Pantaleon Hebenstreit (27 November 1668 – 15 November 1750) was a German dance teacher, musician and composer.

Today his notability rests primarily on the pantalon, a keyboard instrument which he invented and which subsequently came to be seen by some as a precursor of the modern pianoforte.

==Life==
Hebenstreit was born in Eisleben, a short distance west of Leipzig, in 1668. His father, described in one source as a "Thürmer" (look-out man), died in 1678. On 29 January 1691 Hebenstreit entered the University of Wittenberg. By 1697 he was employed in Leipzig as a violinist, keyboard musician and dancing master (i.e. teacher). It must have been at this time that, during one of his regular visits to Jean-Baptiste Volumier in Berlin, he is reported by Johann Kuhnau to have spent a lot of time practising his keyboard skills on an enlarged type of hammered dulcimer which he had constructed himself. In 1697 he was obliged to leave Leipzig in order to escape his creditors, and took a position as a private tutor in Merseburg, which gave him the opportunity to develop his instrument: shortly afterwards he was invited to demonstrate it to the court in Dresden. Hebenstreit was able to return to Leipzig, his debts apparently paid off.

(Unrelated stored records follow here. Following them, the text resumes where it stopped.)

**src/design/dense_layer_engine_defines.svh**
```systemverilog
// dense_layer_engine_defines.svh
// assertion macros for the dense layer engine
// expects i_clk and i_rst_n in the scope of use
`ifndef DENSE_LAYER_ENGINE_DEFINES_SVH
`define DENSE_LAYER_ENGINE_DEFINES_SVH
`ifndef SYNTHESIS
`define DLE_ASSERT(lbl, prop) \
    lbl: assert property (@(posedge i_clk) disable iff (!i_rst_n) prop) \
        else $error("dle assertion failed");
`define DLE_ASSERT_ALWAYS(lbl, prop) \
    lbl: assert property (@(posedge i_clk) prop) \
        else $error("dle assertion failed");
`else
`define DLE_ASSERT(lbl, prop)
`define DLE_ASSERT_ALWAYS(lbl, prop)
`endif
`endif

```
**src/design/dle_pkg.sv**
```systemverilog
// dle_pkg.sv
// dimensions, command codes, transaction types and saturating arithmetic
// for the dense layer engine; no dependencies
package dle_pkg;

    localparam int IN_DIM   = 16;
    localparam int OUT_DIM  = 16;
    localparam int EMIT_MAX = 16;
    localparam int MAX_DIM  = (IN_DIM > OUT_DIM) ? IN_DIM : OUT_DIM;
    localparam int W_DEPTH  = IN_DIM * OUT_DIM;
    localparam int IN_AW    = (IN_DIM > 1) ? $clog2(IN_DIM) : 1;
    localparam int OUT_AW   = (OUT_DIM > 1) ? $clog2(OUT_DIM) : 1;
    localparam int MAX_AW   = (MAX_DIM > 1) ? $clog2(MAX_DIM) : 1;
    localparam int W_AW     = (W_DEPTH > 1) ? $clog2(W_DEPTH) : 1;
    localparam int LEN_W    = $clog2(MAX_DIM + 1);
    localparam int ACC_W    = 34 + MAX_AW;
    localparam int FWD_CNT  = (OUT_DIM < EMIT_MAX) ? OUT_DIM : EMIT_MAX;
    localparam int BWD_CNT  = (IN_DIM < EMIT_MAX) ? IN_DIM : EMIT_MAX;

    localparam logic [3:0] CMD_WR_W  = 4'd0;
    localparam logic [3:0] CMD_WR_B  = 4'd1;
    localparam logic [3:0] CMD_LD_X  = 4'd2;
    localparam logic [3:0] CMD_LD_G  = 4'd3;
    localparam logic [3:0] CMD_FWD   = 4'd4;
    localparam logic [3:0] CMD_BWD   = 4'd5;
    localparam logic [3:0] CMD_ZERO  = 4'd6;
    localparam logic [3:0] CMD_UPD_W = 4'd7;
    localparam logic [3:0] CMD_UPD_B = 4'd8;
    localparam logic [3:0] CMD_RD_WG = 4'd9;
    localparam logic [3:0] CMD_RD_BG = 4'd10;

    localparam logic [1:0] KIND_FWD = 2'd0;
    localparam logic [1:0] KIND_DX  = 2'd1;
    localparam logic [1:0] KIND_RD  = 2'd2;

    typedef logic signed [ACC_W-1:0] t_acc;

    typedef enum logic [2:0] {
        S_IDLE, S_RUN, S_DRAIN, S_EMIT, S_RD, S_UPD, S_ZERO
    } t_state;

    typedef struct packed {
        logic [3:0]         command;
        logic [3:0]         row;
        logic [3:0]         col;
        logic signed [15:0] value;
        logic               first_of_batch;
    } t_in_item;

    typedef struct packed {
        logic [1:0]         kind;
        logic [3:0]         index;
        logic signed [15:0] result_value;
        logic               saturated;
        logic               last;
    } t_out_item;

    typedef struct packed {
        logic signed [15:0] value;
        logic               clip;
    } t_sat;

    typedef struct packed {
        logic shift;
        logic add;
        logic restart;
    } t_cell_ctl;

    localparam t_acc SAT_HI = t_acc'(32767);
    localparam t_acc SAT_LO = t_acc'(-32768);

    function automatic t_sat sat_acc(input t_acc v);
        t_sat s;
        if (v > SAT_HI) begin
            s.value = 16'sh7fff;
            s.clip  = 1'b1;
        end else if (v < SAT_LO) begin
            s.value = 16'sh8000;
            s.clip  = 1'b1;
        end else begin
            s.value = v[15:0];
            s.clip  = 1'b0;
        end
        return s;
    endfunction

    // round half up from q.24 to q.12, then clip
    function automatic t_sat round_acc(input t_acc v);
        t_acc t;
        t = v + t_acc'(2048);
        return sat_acc(t >>> 12);
    endfunction

endpackage

```
**src/design/dle_cell.sv**
```systemverilog
// dle_cell.sv
// one accumulator cell of the rotating ring; the tail cell adds a product
// depends on dle_pkg
module dle_cell import dle_pkg::*; (
    input  logic      i_clk,
    input  t_cell_ctl i_ctl,
    input  logic      i_tail,
    input  t_acc      i_nbr,
    input  t_acc      i_head,
    input  t_acc      i_init,
    input  t_acc      i_addend,
    output t_acc      o_acc
);
    t_acc r_acc;
    t_acc n_acc;
    t_acc w_base;

    always_comb begin
        w_base = i_ctl.restart ? i_init : i_head;
        if (i_tail) begin
            n_acc = w_base + (i_ctl.add ? i_addend : '0);
        end else begin
            n_acc = i_nbr;
        end
    end

    always_ff @(posedge i_clk) begin
        if (i_ctl.shift) begin
            r_acc <= n_acc;
        end
    end

    assign o_acc = r_acc;
endmodule

```
**config.mk**
```make
export PLATFORM = sky130hd
export DESIGN_NAME = dle_cell
export DESIGN_NICKNAME = d
export VERILOG_FILES = /design/src/design/dense_layer_engine_defines.svh /design/src/design/dle_pkg.sv /design/src/design/dle_cell.sv
export SDC_FILE = /design/constraint.sdc
export NUM_CORES = 1
export LEC_CHECK = 0
export BUFFER_PORTS_ARGS = -buffer_cell sky130_fd_sc_hd__clkbuf_2
export CORE_ASPECT_RATIO = 1.4
export CORE_MARGIN = 2
export CORE_UTILIZATION = 45
export CTS_CLUSTER_DIAMETER = 200
export DETAILED_ROUTE_END_ITERATION = 16
export PLACE_DENSITY = 0.81
export SLEW_MARGIN = 10
export SYNTH_ARGS = -nofsm -noshare
export SYNTH_HDL_FRONTEND = slang
export SYNTH_SLANG_ARGS = --single-unit
```
**constraint.sdc**
```tcl
create_clock -name i_clk -period 12.79 [get_ports i_clk]
set_clock_uncertainty 0.1 [all_clocks]
set_input_delay 2.558 -clock i_clk [delete_from_list [all_inputs] [get_ports i_clk]]
set_output_delay 2.558 -clock i_clk [all_outputs]
set_load 0.05 [all_outputs]
```
==> flow_summary.rst <==
.. list-table::
   :header-rows: 1

   * - Metric
     - Value
   * - Congestion Overflow GR
     - 0
   * - Maximum net fanout on the critical path
     - 38
   * - Final Hold Slack
     - 2.47 ns
   * - Total nets after synthesis
     - 676
   * - Peak Freq
     - 169 MHz
   * - Area of the die
     - 10400 sq um
   * - Iteration-0 DRC Markers
     - 209
   * - Clock buffer depth
     - 2
   * - Most used DFF post-synth
     - sky130_fd_sc_hd__edfxtp_1
   * - Rel. slew slack
     - 0.318
   * - Average cell area after synthesis
     - 9.01 sq um
   * - Post-route setup TNS
     - 0 ns
   * - Final-layout fill cell count
     - 875
   * - Die Y
     - 120 um
   * - Hold crit path type
     - primary input to register
   * - Seq cells post-synth
     - 38
   * - Area post-placement
     - 5360 sq um
   * - Total wire length
     - 12.7 mm
   * - Pre-CTS setup slack
     - 6.55 ns
   * - Number of nets with antenna violations after routing
     - 0
   * - Vias post-DR
     - 4328
   * - Hold-fix buffers, CTS
     - 0
   * - Vias in the first global route
     - 4431
   * - Count of clock tree sinks
     - 38
   * - Int Pwr
     - 335 uW
   * - Initial Utilization
     - 0.461
   * - Count of max-cap constraint violations
     - 0
   * - Part of the Yosys area used for sequential elements
     - 0.263
   * - Port-buffer cells
     - 194
   * - Net Sw Power
     - 224 uW
   * - Slew Limit Fails
     - 0
   * - Number of unique standard cell types used by synthesis
     - 49
   * - Post-synth top area cell
     - sky130_fd_sc_hd__edfxtp_1
   * - Portion of the clock cycle consumed by the worst path in the final layout
     - 0.463
   * - Total number of nets in the final design
     - 855
   * - Routability congestion estimate
     - 0.929
   * - Number of instances in the synthesized netlist
     - 481
   * - PostCTS Resize Cnt
     - 0
   * - Placement Rows
     - 42
   * - Number of H-tree levels
     - 2
   * - Total setup violations reported at the end of the flow
     - 0
   * - Clock Pin Slew Worst Setup and Hold Paths
     - 0.06 ns
   * - Post-placement cell count
     - 763
   * - Number of endpoints with negative hold slack in the final report
     - 0
   * - Critical Path End Type
     - register
   * - Cell Count, Final, Fillers Out
     - 771
   * - Post-route design area
     - 5500 sq um
   * - Detailed placement HPWL
     - 10.3 mm
   * - Buffers inserted during post-CTS setup optimization
     - 0
   * - Type of element launching the critical path
     - primary input
   * - Req. time, crit path
     - 12.73 ns
   * - Transition at the pin with the smallest max-transition slack
     - 1.02 ns
   * - Overall routing resource usage
     - 0.244
   * - Pwr/cell area
     - 102 nW/um^2
   * - Start point of the worst hold path
     - i_nbr[18]
   * - Portion of total power attributed to sequential cells
     - 0.297
   * - Inserted Clock Buffers
     - 5
   * - Part of the total power dissipated in the clock network
     - 0.218
   * - Sw frac
     - 0.401
   * - Run status
     - finished, final reports clean
   * - P_leak
     - 0.00261 uW
   * - Antenna diodes
     - 0
   * - DIE WIDTH
     - 86.9 um
   * - Via density per instance
     - 5.61
   * - Ports placed on the boundary
     - 195
   * - Post-route DRC
     - 0
   * - Least setup slack across all paths after layout
     - 6.87 ns
   * - Worst setup path category
     - primary input to register
   * - Number of antenna violations at the first check in global routing
     - 0
   * - Ys Warns
     - 0
   * - Share of synthesized registers carrying an async set or reset
     - 0
   * - Root Buffer Master
     - sky130_fd_sc_hd__clkbuf_16
   * - Cells taking the most area after synthesis
     - sky130_fd_sc_hd__edfxtp_1 26%, sky130_fd_sc_hd__mux2_2 18%, sky130_fd_sc_hd__ha_1 11%, sky130_fd_sc_hd__a21oi_1 5.5%, sky130_fd_sc_hd__and2_1 5.3%
   * - First-pass iteration count of the detailed router
     - 5
   * - Unrepaired setup endpoints after global routing
     - false
   * - Share of layout cells above drive strength 1
     - 0.418
   * - Comb power frac
     - 0.485
   * - Max IR drop VDD
     - 51.1 uV
   * - Maximum number of pins on one net before global-route repair
     - 45
   * - Cell Area, Synth
     - 4330 sq um
   * - Fraction of post-synthesis cell area in the top cell type by area
     - 0.263
   * - Cell count of the worst hold path
     - 2
   * - Number of flops mapped to enable cells by yosys
     - 38
   * - Shortest period the worst path allows
     - 5.92 ns
   * - Global-route wire length before repair
     - 20.2 mm
   * - Arrival time worst endpoint
     - 5.86 ns
   * - Core area
     - 9410 sq um
   * - Hold Path End
     - o_acc[18]
   * - Growth of design area from synthesis to finish
     - 26.8%
   * - Number of flip-flops in the largest register
     - 38
   * - Clock tree from TritonCTS
     - yes
   * - Avg WL per Cell
     - 16.5 um
-- routing by layer --
layer | vias to the layer above | global-route usage | routed length [um]
li1 | 2132 | - | -
met1 | 2000 | 0.276 | 4890
met2 | 175 | 0.458 | 6910
met3 | 21 | 0.0261 | 697
met4 | 0 | 0.0840 | 242
met5 | - | 0 | 0
-- logic make-up (layout without fill, tap and decap cells) --
| kind of cell | Yosys count | count (layout) | synth area share |
|---|---|---|---|
| XOR/XNOR | 34 | 34 | 0.0687 |
| AO/OA/AOI/OAI | 128 | 128 | 0.184 |
| multiplexers | 71 | 71 | 0.184 |
| buffers and inverters | 33 | 213 | 0.0306 |
| adder cells (fa/ha/maj) | 38 | 38 | 0.111 |
| AND/OR/NAND/NOR | 139 | 139 | 0.158 |
| flip-flops | 38 | 38 | 0.263 |
-- cell usage in the layout, fill, tap and decap left out, types with 7 or more instances in the layout --
master	Yosys	final
sky130_fd_sc_hd__nor2_1	30	30
sky130_fd_sc_hd__and2_1	37	37
sky130_fd_sc_hd__xnor2_1	24	24
sky130_fd_sc_hd__nand3_1	7	7
sky130_fd_sc_hd__inv_1	9	9
sky130_fd_sc_hd__xor2_1	10	10
sky130_fd_sc_hd__o21ai_0	24	24
sky130_fd_sc_hd__a21o_1	17	17
sky130_fd_sc_hd__mux2_2	68	68
sky130_fd_sc_hd__nand4_1	9	9
sky130_fd_sc_hd__nor3_1	7	7
sky130_fd_sc_hd__ha_1	37	37
sky130_fd_sc_hd__edfxtp_1	38	38
sky130_fd_sc_hd__a21oi_1	48	48
sky130_fd_sc_hd__nand2_1	38	38
sky130_fd_sc_hd__clkbuf_2	0	194
sky130_fd_sc_hd__o21bai_1	7	7
-- worst max-delay path, stage by stage --
cell and delay, ns:
sky130_fd_sc_hd__clkbuf_2 0.08, sky130_fd_sc_hd__buf_4 0.44, sky130_fd_sc_hd__mux2_2 0.40, sky130_fd_sc_hd__ha_1 0.23, sky130_fd_sc_hd__fa_1 0.42, sky130_fd_sc_hd__a21o_1 0.22, sky130_fd_sc_hd__a31o_1 0.26, sky130_fd_sc_hd__a21oi_2 0.22
sky130_fd_sc_hd__o211ai_2 0.17, sky130_fd_sc_hd__a31oi_2 0.31, sky130_fd_sc_hd__o31ai_1 0.11, sky130_fd_sc_hd__xor2_1 0.15, sky130_fd_sc_hd__mux2_2 0.27
-- worst max path at each step --
stage	startpoint	endpoint	slack [ns]	cells after the start
6_report	i_ctl[0]	o_acc[36]	6.87	13
5_1_grt	i_ctl[0]	o_acc[27]	6.48	12
4_1_cts	i_ctl[0]	o_acc[36]	6.84	13
3_5_place_dp	i_ctl[0]	o_acc[36]	6.55	13
3_3_place_gp	i_ctl[0]	o_acc[27]	6.59	12
2_1_floorplan	i_ctl[0]	o_acc[29]	6.97	12
-- power groups by stage --
stage,Sequential (uW),Clock [uW],Combinational [uW]
floorplan,228,0,136
global placement,168,0,266
detailed placement,168,0,268
CTS,166,123,270
global route,167,128,293
finish,166,122,271
-- stage by stage --
stage | power [uW] | utilization
global route | 589 | 0.584
finish | 558 | 0.584
global placement | 434 | 0.570
CTS | 558 | 0.584
floorplan | 364 | -
detailed placement | 437 | 0.570
-- area by class of cell --
| type | count | area [sq um] | share of cell area |
|---|---|---|---|
| Multi-Input combinational cell | 410 | 3060 | 0.557 |
| Sequential cell | 38 | 1140 | 0.208 |
| Timing Repair Buffer | 196 | 986 | 0.179 |
| Tap cell | 110 | 138 | 0.0250 |
| Clock buffer | 6 | 129 | 0.0234 |
| Inverter | 9 | 33.8 | 0.00615 |
| Clock inverter | 2 | 8.76 | 0.00159 |
-- synth_stat cells, drive strengths merged, types with 2 or more instances --
master	number
mux2	68
a21oi	49
edfxtp	38
nand2	38
and2	37
ha	37
nor2	30
o21ai	26
xnor2	24
clkbuf	22
a21o	17
xor2	10
inv	9
nand4	9
nand3	7
nor3	7
o21bai	7
a31oi	5
a211oi	3
a21boi	3
mux2i	3
o211ai	3
o21a	3
and3	2
buf	2
nand2b	2
nor2b	2
nor4	2
o31ai	2
(Power assumes the default switching activity.)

Between 1698 and 1703 he was contracted by Johann Georg, Duke of Saxe-Weissenfels to work on the drama and music at the court of Weissenfels. In 1705 he travelled with his giant dulcimer to France. According to Johann Mattheson writing in his Critica musica, quoting a French source, it was during this visit that the French king Louis XIV was so impressed both with the instrument and with Hebenstreit's mastery of it that he rechristened it "Le Pantalon": the name stuck.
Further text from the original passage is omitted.